When the line containing "li1 | - | 375 | - |" is found in the data below, copy it and each line after it through the line containing "part / switching", exactly and with no others.
#### Data for this exercise
**config.mk**
```make
export PLATFORM = sky130hd
export DESIGN_NAME = burstSequencer
export DESIGN_NICKNAME = d
export VERILOG_FILES = /design/src/rtl/burstMemPkg.sv /design/src/rtl/burstSequencer.sv
export VERILOG_INCLUDE_DIRS = /design/src /design/src/rtl
export SDC_FILE = /design/constraint.sdc
export NUM_CORES = 1
export LEC_CHECK = 0
export ABC_CLOCK_PERIOD_IN_PS = 1250
export BUFFER_PORTS_ARGS = -buffer_cell sky130_fd_sc_hd__buf_2
export CORE_MARGIN = 5
export CORE_UTILIZATION = 44
export DETAILED_ROUTE_END_ITERATION = 10
export PLACE_DENSITY = 0.74
export SLEW_MARGIN = 20
export SYNTH_ARGS = -nofsm -noshare
export SYNTH_HDL_FRONTEND = slang
export SYNTH_SLANG_ARGS = --single-unit
```
**constraint.sdc**
```tcl
create_clock -name CLK -period 1.25 [get_ports CLK]
set_input_delay 0.1875 -clock CLK [delete_from_list [all_inputs] [get_ports CLK]]
set_output_delay 0.1875 -clock CLK [all_outputs]
set_load 0.02 [all_outputs]
```
**src/rtl/burstMem_defines.svh**
```systemverilog
// Width, depth and port-count macros shared by the package and every RTL block
`ifndef BURSTMEM_DEFINES_SVH
`define BURSTMEM_DEFINES_SVH

//============================================================
// Data path
//============================================================
`define BM_DATA_W      16   // Memory word width
`define BM_ADDR_W      8    // 256-word memory

//============================================================
// Bursts and FIFOs
//============================================================
`define BM_LEN_W       4    // Burst length field, max usable 8
`define BM_FIFO_DEPTH  16   // Words per port FIFO
`define BM_CNT_W       5    // Used count, holds 0..16

//============================================================
// Port counts
//============================================================
`define BM_NUM_WR      2    // Write ports
`define BM_NUM_RD      2    // Read ports

`endif

```
**src/rtl/burstMemPkg.sv**
```systemverilog
// Shared word, address, length and count types for the burst memory controller
`default_nettype none

`include "burstMem_defines.svh"

package burstMemPkg;

    // One memory word
    typedef logic [`BM_DATA_W-1:0] dataT;

    // Word address into the shared memory
    typedef logic [`BM_ADDR_W-1:0] addrT;

    typedef logic [`BM_LEN_W-1:0]  lenT;    // Burst length in words
    typedef logic [`BM_CNT_W-1:0]  cntT;    // FIFO fill level

endpackage

`default_nettype wire

```
**src/rtl/burstSequencer.sv**
```systemverilog
// Beat counter that runs one burst between the granted FIFO and the memory
`timescale 1ns/1ps
`default_nettype none

module burstSequencer (
    input  wire logic              CLK,
    input  wire logic              RESET_N,
    input  wire logic              start,       // Launch pulse from arbiter
    input  wire burstMemPkg::addrT burstAddr,
    input  wire burstMemPkg::lenT  burstLen,
    input  wire logic              burstWrite,
    output logic                   fifoPop,     // Write FIFO pop, one per beat
    output logic                   fifoPush,    // Read FIFO push, lags read by one
    output logic                   memWrite,
    output logic                   memRead,
    output burstMemPkg::addrT      memAddr,
    output logic                   done         // One-cycle end of burst
);

    logic             active;      // Beats in progress
    logic             isWrite;
    burstMemPkg::lenT beatsLeft;
    logic             lastBeat;
    logic             readDly;     // memRead one cycle late
    logic             lastRead;    // Last read beat, delayed

    assign lastBeat = active && (beatsLeft == burstMemPkg::lenT'(1));
    assign memWrite = active && isWrite;
    assign memRead  = active && !isWrite;
    assign fifoPop  = memWrite;            // Same cycle as the write
    assign fifoPush = readDly;             // Memory data is ready now

    // Beat control
    always_ff @(posedge CLK or negedge RESET_N)
    begin
        if (!RESET_N)
        begin
            active    <= 1'b0;
            isWrite   <= 1'b0;
            beatsLeft <= '0;
            readDly   <= 1'b0;
            lastRead  <= 1'b0;
            done      <= 1'b0;
        end
        else
        begin
            readDly  <= memRead;
            lastRead <= lastBeat && !isWrite;
            done     <= (lastBeat && isWrite) || lastRead;  // Write: after last beat
            if (start)
            begin
                active    <= 1'b1;
                isWrite   <= burstWrite;
                beatsLeft <= burstLen;
            end
            else if (active)
            begin
                beatsLeft <= beatsLeft - 1'b1;
                if (lastBeat)
                    active <= 1'b0;
            end
        end
    end

    // Address steps once per beat
    always_ff @(posedge CLK)
    begin
        if (start)
            memAddr <= burstAddr;
        else if (active)
            memAddr <= memAddr + 1'b1;
    end

endmodule

`default_nettype wire

```
==> impl_metrics.py, run 1 <==
metrics = {
    "worst_setup_path": {
        "cp_top_family": "flip-flops",
        "critPathRequiredTime_ns": 1.30,
        "r2r-end": "memAddr[4]",
        "worst_setup_path_start_kind": "register",
        "critPathMaxStageDelay_ns": 0.49,
        "critical_path.slowest_cell": "edfxtp_1",
        "r2r_setup_slack_ns": -0.03,
        "worstPathArrival_ns": 1.33,
        "worstPathCellList": "ha_4 -> nand3_2 -> xor2_1 -> o21ai_1",
        "timing.rr.start": "memAddr[1]",
        "cp-end-kind": "register",
        "r2r_cells": 4,
        "critPathMaxFanout": 4,
        "cp_num_buf_inv": 0,
        "worst-path-stages": 4,
        "crit_type": "reg -> reg",
    },
    "die": {
        "die_w_um": 55.1,
        "die_area_um2": 3030,
        "rows": 16,
        "io_pins": 29,
        "core_um2": 1940,
        "initial_core_util": 0.461,
        "die_h_um": 55.1,
    },
    "finish": {
        "syn2layout_area_growth_pct": 45.2,
        "stdcell_count": 154,
        "utilization": 0.669,
        "drive_gt1_frac": 0.480,
        "num_antenna_cells": 0,
        "finalNetCount": 147,
    },
    "min_path": {
        "worstHoldStart": "burstLen[2]",
        "worstHoldEndpoint": "beatsLeft[2]",
        "worstHoldPathCells": 3,
        "worstHoldPathType": "in -> reg",
    },
    "run": {
        "cap_violations": 0,
    },
    "yosys": {
        "synth.avg_cell_area_um2": 10.7,
        "ys_warn_count": 0,
        "ys_seq_area_frac": 0.520,
        "syn_nets": 103,
        "synth_cells": 84,
        "syn-cell-area_um2": 895,
        "yosys.area.top_type": "edfxtp_1",
        "yosysUniqueCellTypes": 24,
        "muxShareOfSynthArea": 0.0378,
        "synth_xor_xnor_area_share": 0.0587,
        "synth_flop_cell": "dfrtp_1",
        "yosys.area_share.simple": 0.193,
        "synth-compound-area-share": 0.0895,
        "synth_top_family_by_area": "simple AND/OR/NAND/NOR gates",
        "yosys-top-cells-count": "nand2_1, o21ai_0, dfrtp_1",
        "yosysMostFrequentCell": "nand2_1",
        "synth_top_area_frac": 0.269,
        "synth_area_leaders": "edfxtp_1, dfrtp_1, o21ai_0",
        "synthArstFlopShare": 0.529,
        "yosys.area_share.adder": 0.0420,
        "synth-edff-count": 8,
        "ys_seq_elements": 17,
    },
    "sta": {
        "layout_min_cycle_time_ns": 1.28,
        "final-hold-violation-count": 0,
        "tightest_slew_ns": 0.234,
        "timing.setup.tns_ns": -0.0532,
        "rsz0062_at_grt": "yes",
        "setup_ws_ns": -0.0299,
        "drv_slew": 0,
        "setup_viol": 4,
        "timing.fmax_mhz": 781,
        "max_slew_margin": 0.842,
        "min_period_over_period": 1.02,
        "fin_skew_ns": 0.000587,
    },
    "global_routing": {
        "grt.total_usage": 0.153,
        "grt_pass1_vias": 770,
        "grt_first_pass_wirelength_um": 3270,
        "grt_overflow": 0,
        "antenna_found_initial": 0,
        "grt_max_degree": 12,
    },
    "placement": {
        "place_inst": 145,
        "hpwlAfterDp_um": 1460,
        "gp_congestion": 0.740,
        "portBuffers": 28,
    },
    "run_status": {
        "violations": "setup timing",
        "outcome": "complete, but fails checks",
    },
    "clock_network": {
        "clk_pin_slew_ns": 0.10,
        "cts_tree": "done",
        "clock-root-buffer": "clkbuf_4",
        "cts.sink_count": 17,
        "cts_buffers": 3,
        "clk_path_buf_depth": 2,
        "htreeDepth": 1,
        "clock_latency_ns": 0.29,
    },
    "drt": {
        "firstDrtPassIters": 4,
        "drt_wl_total_um": 2140,
        "ant_nets": 0,
        "drc": 0,
        "avgViaCountPerCell": 5.04,
        "vias": 776,
        "post_drt_wl_per_cell_um": 13.9,
        "drt_iter0_drc": 10,
    },
    "pwr": {
        "powerDensity_nw_per_um2": 1430,
        "peakVddDrop_mv": 0.850,
        "p_leak_nw": 0.602,
    },
}
[flip-flops by register name (all words and copies together) (netlist names)]
name	cells
lastRead	1
fifoPush	1
active	1
isWrite	1
beatsLeft	4
done	1
memAddr	8
[worst reg2reg max path: cells and delay by family (launching register included)]
family,cells,cell delay (ns)
adders and majority gates,1,0.22
xor gates and xnor gates,1,0.17
and+or+nand+nor,1,0.08
DFF,1,0.49
AOI/OAI and AO/OA,1,0.08
[final cells by class]
class	count	area [um^2]
tap	27	33.8
sequential	17	465
timing repair buffer	44	325
inverter	3	11.3
clock buffer	4	26.3
multi-input combinational	59	437
fill	161	643
[cell usage in the layout (no fill, tap or decap)]
master,synthesis,final
xnor2_1,2,2
dfrtp_1,9,9
nand4_2,1,1
or4_1,2,2
ha_4,0,1
o21ai_1,0,5
buf_2,0,21
nor4b_4,0,1
a21o_1,1,1
clkbuf_4,0,3
nand2_1,14,14
xor2_1,4,3
inv_1,3,3
nor2b_4,0,1
nor2b_1,4,3
nand3_2,0,3
buf_6,2,12
ha_1,3,2
buf_4,2,10
edfxtp_1,8,8
nor2_1,1,1
a31o_2,1,1
or2_2,2,2
o311ai_1,0,1
clkbuf_1,1,1
o21ai_0,11,6
and3_1,1,1
xor2_2,0,1
and2_4,0,1
mux2_2,3,3
dlygate4sd3_1,0,1
nand3_1,6,3
[how the worst max path moves through the flow]
stage	startpoint	end	slack, ns
CTS	memAddr[0]	memAddr[0]	-0.009
global route	memAddr[1]	memAddr[4]	-0.08
detailed placement	beatsLeft[0]	beatsLeft[3]	0.003
finish	memAddr[1]	memAddr[4]	-0.03
global placement	beatsLeft[1]	beatsLeft[3]	0.06
floorplan	memAddr[3]	memAddr[7]	-0.10
[metrics by stage]
stage	worst slack [ns]	total power, mW	cell area, um^2	hold slack [ns]
floorplan	-0.104	1.14	907	-0.108
global placement	0.0598	1.35	1120	0.0444
detailed placement	0.00280	1.37	1120	0.0533
CTS	-0.00862	1.73	1190	0.106
global route	-0.0832	1.98	1300	0.121
finish	-0.0299	1.86	1300	0.112
[layer usage]
metal	track usage	up-vias	routed length, um
met5	0	-	0
met4	0.0729	0	55
met3	0.0268	7	116
met2	0.252	22	1050
met1	0.194	371	918
li1	-	376	-
[report_power, final]
| group | internal [mW] | switching (mW) | total (mW) |
|---|---|---|---|
| combinational | 0.394 | 0.356 | 0.750 |
| sequential | 0.702 | 0.112 | 0.814 |
| clock | 0.124 | 0.175 | 0.299 |
[what timing repair did]
action                     in CTS  in global routing
pin swaps                       2                  5
setup endpoints to repair       6                 16
hold buffers                    1                  0
setup buffers                   0                  4
gates resized for setup        11                 23
hold endpoints to repair        9                  0
[cell families (layout without fill, tap and decap cells)]
family	count (synthesis)	count (layout)
simple gates	33	33
flops	17	17
compound gates	14	14
buf+inv	8	51
xor+xnor	6	6
fa+ha+maj	3	3
mux	3	3
Power figures use the tool's default switching activity.
==> run 2: changes to the inputs <==
--- a/config.mk
+++ b/config.mk
@@ -6,12 +6,12 @@
 export SDC_FILE = /design/constraint.sdc
 export NUM_CORES = 1
 export LEC_CHECK = 0
-export ABC_CLOCK_PERIOD_IN_PS = 1250
+export ABC_CLOCK_PERIOD_IN_PS = 1200
 export BUFFER_PORTS_ARGS = -buffer_cell sky130_fd_sc_hd__buf_2
 export CORE_MARGIN = 5
-export CORE_UTILIZATION = 44
+export CORE_UTILIZATION = 48
 export DETAILED_ROUTE_END_ITERATION = 10
-export PLACE_DENSITY = 0.74
+export PLACE_DENSITY = 0.76
 export SLEW_MARGIN = 20
 export SYNTH_ARGS = -nofsm -noshare
 export SYNTH_HDL_FRONTEND = slang
==> constraint.sdc (replaced) <==
create_clock -name CLK -period 1.2 [get_ports CLK]
set_input_delay 0.18 -clock CLK [delete_from_list [all_inputs] [get_ports CLK]]
set_output_delay 0.18 -clock CLK [all_outputs]
set_load 0.02 [all_outputs]
==> run 2 against run 1 <==
  * The flow still finishes with violations (setup timing)
  * Count of clock-buffer cells in the layout decreased by 1
  * Clock skew increased by 0.0038 ns
  * Register-to-register slack got worse by 0.09 ns
  * Highest routed layer unchanged
  * Wire length increased by 16%
==> impl_metrics.py, run 2 (same netlist as run 1, synthesis figures left out) <==
metrics = {
    "die": {
        "initial_core_util": 0.513,
        "die_w_um": 53.2,
        "io_pins": 29,
        "rows": 15,
        "core_um2": 1750,
        "die_area_um2": 2830,
        "die_h_um": 53.2,
    },
    "finish": {
        "drive_gt1_frac": 0.516,
        "top_regs": "memAddr: 8 flops, beatsLeft: 4 flops",
        "finalInstanceArea_um2": 1310,
        "finalNetCount": 146,
        "num_antenna_cells": 0,
        "stdcell_count": 151,
        "largest_reg_flops": 8,
        "syn2layout_area_growth_pct": 46.7,
        "layout_commonest_cell": "buf_2",
        "largest_register": "memAddr",
        "most-common-layout-cells": "buf_2, nand2_1, buf_6",
        "utilization": 0.752,
    },
    "clock_network": {
        "clk_path_buf_depth": 2,
        "cts_buffers": 3,
        "cts_tree": "done",
        "clk_pin_slew_ns": 0.11,
        "cts.sink_count": 17,
        "clock_latency_ns": 0.30,
        "clock-root-buffer": "clkbuf_4",
        "htreeDepth": 1,
    },
    "pwr": {
        "p_leak_nw": 0.605,
        "peakVddDrop_mv": 0.897,
        "powerDensity_nw_per_um2": 1510,
    },
    "global_routing": {
        "grt_first_pass_wirelength_um": 3540,
        "grt_overflow": 0,
        "grt.total_usage": 0.182,
        "antenna_found_initial": 0,
        "grt_max_degree": 12,
        "grt_pass1_vias": 759,
    },
    "sta": {
        "timing.fmax_mhz": 755,
        "hold_ws_ns": 0.0837,
        "fin_skew_ns": 0.00443,
        "min_period_over_period": 1.10,
        "drv_slew": 0,
        "layout_min_cycle_time_ns": 1.32,
        "setup_ws_ns": -0.124,
        "setup_viol": 13,
        "rsz0062_at_grt": "yes",
        "max_slew_margin": 0.828,
        "tightest_slew_ns": 0.258,
        "final-hold-violation-count": 0,
    },
    "placement": {
        "portBuffers": 28,
        "place_area_um2": 1120,
        "place_inst": 142,
        "hpwlAfterDp_um": 1570,
        "gp_congestion": 0.783,
    },
    "drt": {
        "post_drt_wl_per_cell_um": 16.4,
        "avgViaCountPerCell": 5.22,
        "vias": 788,
        "drc": 0,
        "ant_nets": 0,
        "drt_iter0_drc": 23,
        "firstDrtPassIters": 4,
        "drt_wl_total_um": 2480,
    },
    "run_status": {
        "violations": "setup timing",
        "outcome": "complete, but fails checks",
    },
    "worst_setup_path": {
        "crit_type": "reg -> reg",
        "critPathMaxFanout": 4,
        "worstPathArrival_ns": 1.50,
        "worst_setup_path_start_kind": "register",
        "critPathRequiredTime_ns": 1.38,
        "cp-end-kind": "register",
    },
    "min_path": {
        "worstHoldPathType": "in -> reg",
    },
    "run": {
        "cap_violations": 0,
    },
}
[run 2: final timing paths]
| kind | slack, ns | end | depth (start not counted) | startpoint |
|---|---|---|---|---|
| max in group asynchronous | 0.75 | active | 2 | RESET_N |
| max | -0.12 | memAddr[7] | 3 | memAddr[5] |
| min in group asynchronous | 0.27 | fifoPush | 2 | RESET_N |
| min reg2reg | 0.45 | done | 1 | lastRead |
| min | 0.08 | beatsLeft[0] | 3 | burstLen[0] |
| max reg2reg | -0.12 | memAddr[7] | 3 | memAddr[5] |
[run 2: through the flow]
stage                     setup TNS, ns  setup WS (ns)  power, mW
after floorplan                  -0.598         -0.154       1.20
after global placement         -0.00721       -0.00504       1.40
after detailed placement         -0.190        -0.0557       1.43
after CTS                        -0.432        -0.0899       1.87
after global routing              -1.23         -0.143       2.09
final                            -0.631         -0.124       1.98
[run 2: routing by layer]
| layer | track usage | vias to the layer above | part of all wire |
|---|---|---|---|
| li1 | - | 375 | - |
| met1 | 0.225 | 381 | 0.41 |
| met2 | 0.304 | 25 | 0.52 |
| met3 | 0.0254 | 7 | 0.044 |
| met4 | 0.0979 | 0 | 0.028 |
| met5 | 0 | - | 0 |
[run 2: final cells by class]
class | count | area (um^2)
inverters | 3 | 11.3
repair buffers | 43 | 324
multi-input cells | 59 | 453
flip-flops and latches | 17 | 465
fillers | 119 | 433
clock buffers | 3 | 22.5
clock inverters | 1 | 5.00
well taps | 25 | 31.3
[run 2: worst max-delay path: stages, from the launching register on]
cell      delay, ns
edfxtp_1       0.43
nand4_2        0.16
or4_4          0.52
nand3_1        0.10
[run 2: timing repair]
action                     CTS  global route
pin swaps                    6             6
hold buffers                 1             0
gates resized for setup     26            12
hold endpoints to repair     9             0
buffers inserted             2             2
setup endpoints to repair   13            17
[run 2: report_power, final]
part / switching [mW] / internal, mW / total [mW]
Clock: 0.201 / 0.125 / 0.326
Sequential: 0.113 / 0.731 / 0.844
Combinational: 0.393 / 0.418 / 0.811
Total: 0.707 / 1.27 / 1.98
==> run 3: changes to the inputs <==
--- a/config.mk
+++ b/config.mk
@@ -6,12 +6,15 @@
 export SDC_FILE = /design/constraint.sdc
 export NUM_CORES = 1
 export LEC_CHECK = 0
+export ABC_AREA = 1
 export ABC_CLOCK_PERIOD_IN_PS = 1200
 export BUFFER_PORTS_ARGS = -buffer_cell sky130_fd_sc_hd__buf_2
+export CELL_PAD_IN_SITES_DETAIL_PLACEMENT = 2
+export CELL_PAD_IN_SITES_GLOBAL_PLACEMENT = 2
 export CORE_MARGIN = 5
-export CORE_UTILIZATION = 48
+export CORE_UTILIZATION = 28
 export DETAILED_ROUTE_END_ITERATION = 10
-export PLACE_DENSITY = 0.76
+export PLACE_DENSITY_LB_ADDON = 0.1
 export SLEW_MARGIN = 20
 export SYNTH_ARGS = -nofsm -noshare
 export SYNTH_HDL_FRONTEND = slang
==> run 3 against run 2 <==
  * The flow still finishes with violations (setup timing)
  * Synthesized cell count grew 24%
  * Final cell count grew 29%
  * Total power shrank 8.0%
  * Critical path type unchanged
########
Result ▸
| li1 | - | 375 | - |
| met1 | 0.225 | 381 | 0.41 |
| met2 | 0.304 | 25 | 0.52 |
| met3 | 0.0254 | 7 | 0.044 |
| met4 | 0.0979 | 0 | 0.028 |
| met5 | 0 | - | 0 |
[run 2: final cells by class]
class | count | area (um^2)
inverters | 3 | 11.3
repair buffers | 43 | 324
multi-input cells | 59 | 453
flip-flops and latches | 17 | 465
fillers | 119 | 433
clock buffers | 3 | 22.5
clock inverters | 1 | 5.00
well taps | 25 | 31.3
[run 2: worst max-delay path: stages, from the launching register on]
cell      delay, ns
edfxtp_1       0.43
nand4_2        0.16
or4_4          0.52
nand3_1        0.10
[run 2: timing repair]
action                     CTS  global route
pin swaps                    6             6
hold buffers                 1             0
gates resized for setup     26            12
hold endpoints to repair     9             0
buffers inserted             2             2
setup endpoints to repair   13            17
[run 2: report_power, final]
part / switching [mW] / internal, mW / total [mW]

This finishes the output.